EXERCISE REQUIREMENTS -> Copy out every line from the records that includes "tcnt".

═══ DATASET EXTRACT ═══

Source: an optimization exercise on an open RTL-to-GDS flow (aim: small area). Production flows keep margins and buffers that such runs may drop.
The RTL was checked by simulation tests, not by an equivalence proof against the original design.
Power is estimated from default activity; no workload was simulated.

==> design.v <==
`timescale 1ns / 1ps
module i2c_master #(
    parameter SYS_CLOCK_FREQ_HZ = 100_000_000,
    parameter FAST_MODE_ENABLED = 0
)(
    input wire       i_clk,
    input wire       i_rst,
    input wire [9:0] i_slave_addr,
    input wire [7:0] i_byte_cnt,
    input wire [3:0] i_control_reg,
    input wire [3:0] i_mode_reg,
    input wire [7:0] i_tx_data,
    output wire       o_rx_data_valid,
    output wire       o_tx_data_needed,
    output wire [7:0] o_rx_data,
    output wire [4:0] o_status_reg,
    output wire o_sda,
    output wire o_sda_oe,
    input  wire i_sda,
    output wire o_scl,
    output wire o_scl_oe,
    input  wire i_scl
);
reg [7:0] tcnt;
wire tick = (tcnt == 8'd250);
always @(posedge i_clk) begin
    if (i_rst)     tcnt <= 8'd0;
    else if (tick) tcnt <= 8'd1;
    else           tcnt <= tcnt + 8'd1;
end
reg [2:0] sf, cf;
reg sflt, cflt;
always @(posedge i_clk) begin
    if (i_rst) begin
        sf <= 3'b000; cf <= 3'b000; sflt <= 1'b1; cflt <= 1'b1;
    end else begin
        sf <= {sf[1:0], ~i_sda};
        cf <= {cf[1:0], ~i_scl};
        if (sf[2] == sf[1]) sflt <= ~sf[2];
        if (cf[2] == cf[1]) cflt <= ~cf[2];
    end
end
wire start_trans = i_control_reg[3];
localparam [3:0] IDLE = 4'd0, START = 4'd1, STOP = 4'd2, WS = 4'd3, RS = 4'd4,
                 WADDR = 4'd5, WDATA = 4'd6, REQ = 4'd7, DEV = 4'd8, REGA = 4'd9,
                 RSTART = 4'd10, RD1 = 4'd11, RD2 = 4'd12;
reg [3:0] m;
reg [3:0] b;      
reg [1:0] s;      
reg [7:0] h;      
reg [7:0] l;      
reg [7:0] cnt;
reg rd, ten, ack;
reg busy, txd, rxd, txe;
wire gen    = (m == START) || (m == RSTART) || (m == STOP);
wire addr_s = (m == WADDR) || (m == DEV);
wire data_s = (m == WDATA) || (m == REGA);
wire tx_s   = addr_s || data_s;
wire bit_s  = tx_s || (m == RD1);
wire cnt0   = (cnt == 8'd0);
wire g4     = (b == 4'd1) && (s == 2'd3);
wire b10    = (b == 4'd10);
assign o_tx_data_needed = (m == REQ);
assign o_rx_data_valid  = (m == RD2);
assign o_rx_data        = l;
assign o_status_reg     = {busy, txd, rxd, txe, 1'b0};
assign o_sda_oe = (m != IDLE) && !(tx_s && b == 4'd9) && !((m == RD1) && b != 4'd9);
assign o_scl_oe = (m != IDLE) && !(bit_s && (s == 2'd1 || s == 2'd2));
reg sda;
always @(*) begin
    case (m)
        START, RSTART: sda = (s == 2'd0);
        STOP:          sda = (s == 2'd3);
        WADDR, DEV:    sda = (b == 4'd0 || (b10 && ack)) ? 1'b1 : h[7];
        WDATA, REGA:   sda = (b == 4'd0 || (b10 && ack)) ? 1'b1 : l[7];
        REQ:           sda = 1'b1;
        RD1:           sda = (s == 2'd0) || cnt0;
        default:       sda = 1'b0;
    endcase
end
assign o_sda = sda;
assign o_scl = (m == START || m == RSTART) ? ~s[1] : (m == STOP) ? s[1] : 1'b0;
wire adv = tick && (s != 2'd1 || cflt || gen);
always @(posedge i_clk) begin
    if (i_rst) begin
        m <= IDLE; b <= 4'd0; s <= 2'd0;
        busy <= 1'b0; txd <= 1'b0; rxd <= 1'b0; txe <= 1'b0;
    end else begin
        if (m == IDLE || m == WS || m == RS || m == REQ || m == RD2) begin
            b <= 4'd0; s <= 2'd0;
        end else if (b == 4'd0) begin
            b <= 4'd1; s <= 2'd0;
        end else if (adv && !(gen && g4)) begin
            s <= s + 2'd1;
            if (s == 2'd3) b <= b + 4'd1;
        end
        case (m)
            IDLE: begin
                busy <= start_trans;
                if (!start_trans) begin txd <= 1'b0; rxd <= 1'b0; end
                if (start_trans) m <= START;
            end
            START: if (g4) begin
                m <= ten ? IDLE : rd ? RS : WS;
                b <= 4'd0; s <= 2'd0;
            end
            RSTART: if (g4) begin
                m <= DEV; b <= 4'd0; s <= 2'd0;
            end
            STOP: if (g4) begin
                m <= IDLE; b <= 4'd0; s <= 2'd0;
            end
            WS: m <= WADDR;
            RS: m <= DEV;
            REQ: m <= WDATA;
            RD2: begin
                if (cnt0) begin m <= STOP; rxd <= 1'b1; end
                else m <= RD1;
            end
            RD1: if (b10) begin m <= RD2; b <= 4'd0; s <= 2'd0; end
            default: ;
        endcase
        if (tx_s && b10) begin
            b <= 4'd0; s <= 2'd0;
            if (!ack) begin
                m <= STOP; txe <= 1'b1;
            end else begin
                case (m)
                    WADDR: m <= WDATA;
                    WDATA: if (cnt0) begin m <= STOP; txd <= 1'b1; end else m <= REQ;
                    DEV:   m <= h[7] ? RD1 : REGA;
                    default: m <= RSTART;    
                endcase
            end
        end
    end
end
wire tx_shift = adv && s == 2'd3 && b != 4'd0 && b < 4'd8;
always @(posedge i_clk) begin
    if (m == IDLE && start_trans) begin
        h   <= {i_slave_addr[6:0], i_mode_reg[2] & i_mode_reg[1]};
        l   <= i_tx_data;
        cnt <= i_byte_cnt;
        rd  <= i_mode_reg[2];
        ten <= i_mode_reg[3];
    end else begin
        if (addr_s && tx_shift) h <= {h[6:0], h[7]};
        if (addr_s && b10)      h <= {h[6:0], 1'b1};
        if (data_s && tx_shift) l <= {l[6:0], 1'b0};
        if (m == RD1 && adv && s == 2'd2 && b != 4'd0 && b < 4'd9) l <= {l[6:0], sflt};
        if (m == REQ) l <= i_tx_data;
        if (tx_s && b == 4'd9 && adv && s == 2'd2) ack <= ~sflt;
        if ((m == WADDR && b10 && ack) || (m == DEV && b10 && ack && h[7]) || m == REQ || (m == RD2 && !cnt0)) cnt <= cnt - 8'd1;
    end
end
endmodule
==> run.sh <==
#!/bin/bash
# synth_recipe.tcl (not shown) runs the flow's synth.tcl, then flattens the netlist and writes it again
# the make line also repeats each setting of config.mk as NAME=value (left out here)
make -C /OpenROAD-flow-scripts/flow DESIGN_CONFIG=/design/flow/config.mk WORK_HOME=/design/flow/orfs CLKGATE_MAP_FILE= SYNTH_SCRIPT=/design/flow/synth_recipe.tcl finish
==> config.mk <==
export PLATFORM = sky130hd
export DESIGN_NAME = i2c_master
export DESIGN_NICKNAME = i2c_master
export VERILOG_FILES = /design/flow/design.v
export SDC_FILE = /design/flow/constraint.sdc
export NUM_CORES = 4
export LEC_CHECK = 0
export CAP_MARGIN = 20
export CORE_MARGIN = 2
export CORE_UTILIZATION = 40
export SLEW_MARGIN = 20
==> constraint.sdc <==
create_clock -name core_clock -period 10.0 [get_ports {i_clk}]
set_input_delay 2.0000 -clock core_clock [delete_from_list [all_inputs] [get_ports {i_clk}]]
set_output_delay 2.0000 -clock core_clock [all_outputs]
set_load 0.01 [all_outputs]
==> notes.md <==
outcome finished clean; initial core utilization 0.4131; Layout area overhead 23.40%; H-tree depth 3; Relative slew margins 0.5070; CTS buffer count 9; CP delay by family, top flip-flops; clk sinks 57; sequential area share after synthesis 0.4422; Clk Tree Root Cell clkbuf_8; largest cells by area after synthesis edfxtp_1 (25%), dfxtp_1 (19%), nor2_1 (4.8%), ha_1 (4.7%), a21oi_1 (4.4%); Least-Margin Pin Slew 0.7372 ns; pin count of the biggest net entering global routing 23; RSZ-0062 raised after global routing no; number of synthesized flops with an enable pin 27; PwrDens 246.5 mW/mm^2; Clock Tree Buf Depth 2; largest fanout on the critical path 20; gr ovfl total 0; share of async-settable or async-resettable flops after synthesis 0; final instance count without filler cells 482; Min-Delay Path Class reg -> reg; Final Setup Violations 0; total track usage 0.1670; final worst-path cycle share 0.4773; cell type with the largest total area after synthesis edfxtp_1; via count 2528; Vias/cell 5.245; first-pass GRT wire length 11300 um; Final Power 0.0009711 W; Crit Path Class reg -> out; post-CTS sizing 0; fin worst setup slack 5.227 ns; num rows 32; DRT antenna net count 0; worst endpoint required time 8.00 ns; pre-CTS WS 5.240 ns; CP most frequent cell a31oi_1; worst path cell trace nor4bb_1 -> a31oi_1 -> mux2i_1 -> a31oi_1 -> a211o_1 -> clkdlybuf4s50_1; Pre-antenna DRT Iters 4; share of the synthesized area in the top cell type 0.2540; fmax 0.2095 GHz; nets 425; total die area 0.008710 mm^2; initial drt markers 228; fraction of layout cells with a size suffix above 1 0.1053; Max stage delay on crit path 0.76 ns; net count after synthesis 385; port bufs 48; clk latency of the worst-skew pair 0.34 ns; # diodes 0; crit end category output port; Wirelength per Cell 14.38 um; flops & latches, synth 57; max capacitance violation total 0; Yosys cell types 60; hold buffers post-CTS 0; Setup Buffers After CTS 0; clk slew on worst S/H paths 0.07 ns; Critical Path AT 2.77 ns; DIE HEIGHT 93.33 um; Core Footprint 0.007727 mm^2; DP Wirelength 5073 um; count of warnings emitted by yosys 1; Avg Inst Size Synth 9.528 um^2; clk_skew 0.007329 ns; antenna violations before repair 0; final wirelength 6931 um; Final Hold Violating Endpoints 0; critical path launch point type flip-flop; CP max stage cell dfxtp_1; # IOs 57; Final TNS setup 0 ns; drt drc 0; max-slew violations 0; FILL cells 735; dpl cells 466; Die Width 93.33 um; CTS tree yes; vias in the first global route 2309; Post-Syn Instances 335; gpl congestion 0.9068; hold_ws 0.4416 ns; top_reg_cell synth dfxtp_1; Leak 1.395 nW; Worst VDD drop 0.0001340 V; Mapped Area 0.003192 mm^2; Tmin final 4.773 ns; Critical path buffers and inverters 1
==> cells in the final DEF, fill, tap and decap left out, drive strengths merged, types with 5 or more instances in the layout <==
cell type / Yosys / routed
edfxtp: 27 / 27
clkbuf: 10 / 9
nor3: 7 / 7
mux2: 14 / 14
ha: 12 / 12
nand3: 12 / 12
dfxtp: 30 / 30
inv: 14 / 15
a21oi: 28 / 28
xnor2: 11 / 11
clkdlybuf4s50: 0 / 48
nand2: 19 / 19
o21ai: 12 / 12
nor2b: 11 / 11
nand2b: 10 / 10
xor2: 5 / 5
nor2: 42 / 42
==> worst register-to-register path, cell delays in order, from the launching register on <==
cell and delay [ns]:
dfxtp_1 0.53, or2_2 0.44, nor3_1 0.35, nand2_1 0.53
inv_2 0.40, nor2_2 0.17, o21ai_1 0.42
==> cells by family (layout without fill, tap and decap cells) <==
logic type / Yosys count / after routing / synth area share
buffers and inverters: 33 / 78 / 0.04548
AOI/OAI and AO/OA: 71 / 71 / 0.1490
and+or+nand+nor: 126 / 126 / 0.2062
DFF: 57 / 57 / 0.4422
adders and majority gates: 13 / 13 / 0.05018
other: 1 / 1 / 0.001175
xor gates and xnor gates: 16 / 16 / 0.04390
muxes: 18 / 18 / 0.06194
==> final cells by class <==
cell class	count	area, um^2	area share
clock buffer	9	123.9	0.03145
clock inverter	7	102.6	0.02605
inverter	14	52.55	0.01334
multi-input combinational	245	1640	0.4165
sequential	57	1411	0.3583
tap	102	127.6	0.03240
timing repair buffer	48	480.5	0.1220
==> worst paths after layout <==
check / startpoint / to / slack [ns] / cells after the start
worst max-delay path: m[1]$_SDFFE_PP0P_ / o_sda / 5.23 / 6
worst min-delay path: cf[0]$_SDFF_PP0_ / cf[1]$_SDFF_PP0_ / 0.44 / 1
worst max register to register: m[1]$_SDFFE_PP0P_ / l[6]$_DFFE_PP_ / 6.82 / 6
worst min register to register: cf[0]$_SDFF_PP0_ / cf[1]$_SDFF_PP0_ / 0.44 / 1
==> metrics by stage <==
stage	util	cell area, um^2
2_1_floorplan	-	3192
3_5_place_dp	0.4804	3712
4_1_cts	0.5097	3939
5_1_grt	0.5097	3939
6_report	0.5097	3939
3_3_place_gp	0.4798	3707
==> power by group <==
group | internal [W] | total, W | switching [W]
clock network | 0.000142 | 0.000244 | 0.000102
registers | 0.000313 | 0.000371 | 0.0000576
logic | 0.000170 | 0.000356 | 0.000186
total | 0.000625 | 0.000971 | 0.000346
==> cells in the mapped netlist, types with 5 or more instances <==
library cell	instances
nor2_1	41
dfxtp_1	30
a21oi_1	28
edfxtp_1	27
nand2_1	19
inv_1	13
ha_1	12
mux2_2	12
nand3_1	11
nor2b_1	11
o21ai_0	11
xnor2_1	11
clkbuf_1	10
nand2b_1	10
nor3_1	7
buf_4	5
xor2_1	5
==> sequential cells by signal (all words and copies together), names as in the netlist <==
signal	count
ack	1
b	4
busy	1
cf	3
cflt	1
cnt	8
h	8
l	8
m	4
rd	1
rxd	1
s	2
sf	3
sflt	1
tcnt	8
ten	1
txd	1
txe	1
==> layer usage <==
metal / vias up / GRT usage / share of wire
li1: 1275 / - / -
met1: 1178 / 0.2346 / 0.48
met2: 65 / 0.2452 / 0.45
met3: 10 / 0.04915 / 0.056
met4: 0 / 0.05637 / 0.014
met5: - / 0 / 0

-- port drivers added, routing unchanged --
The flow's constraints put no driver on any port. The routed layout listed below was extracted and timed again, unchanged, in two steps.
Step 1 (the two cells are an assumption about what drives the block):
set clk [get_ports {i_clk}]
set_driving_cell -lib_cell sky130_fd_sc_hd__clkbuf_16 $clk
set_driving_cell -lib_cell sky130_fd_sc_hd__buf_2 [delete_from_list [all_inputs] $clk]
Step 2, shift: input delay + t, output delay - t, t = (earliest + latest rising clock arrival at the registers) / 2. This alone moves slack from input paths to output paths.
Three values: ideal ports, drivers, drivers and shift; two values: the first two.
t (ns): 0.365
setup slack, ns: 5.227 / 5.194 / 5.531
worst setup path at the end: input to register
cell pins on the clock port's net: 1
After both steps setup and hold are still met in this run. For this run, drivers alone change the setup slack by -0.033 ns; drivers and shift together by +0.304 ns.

═══

RESPONSE ->
reg [7:0] tcnt;
wire tick = (tcnt == 8'd250);
    if (i_rst)     tcnt <= 8'd0;
    else if (tick) tcnt <= 8'd1;
    else           tcnt <= tcnt + 8'd1;
tcnt	8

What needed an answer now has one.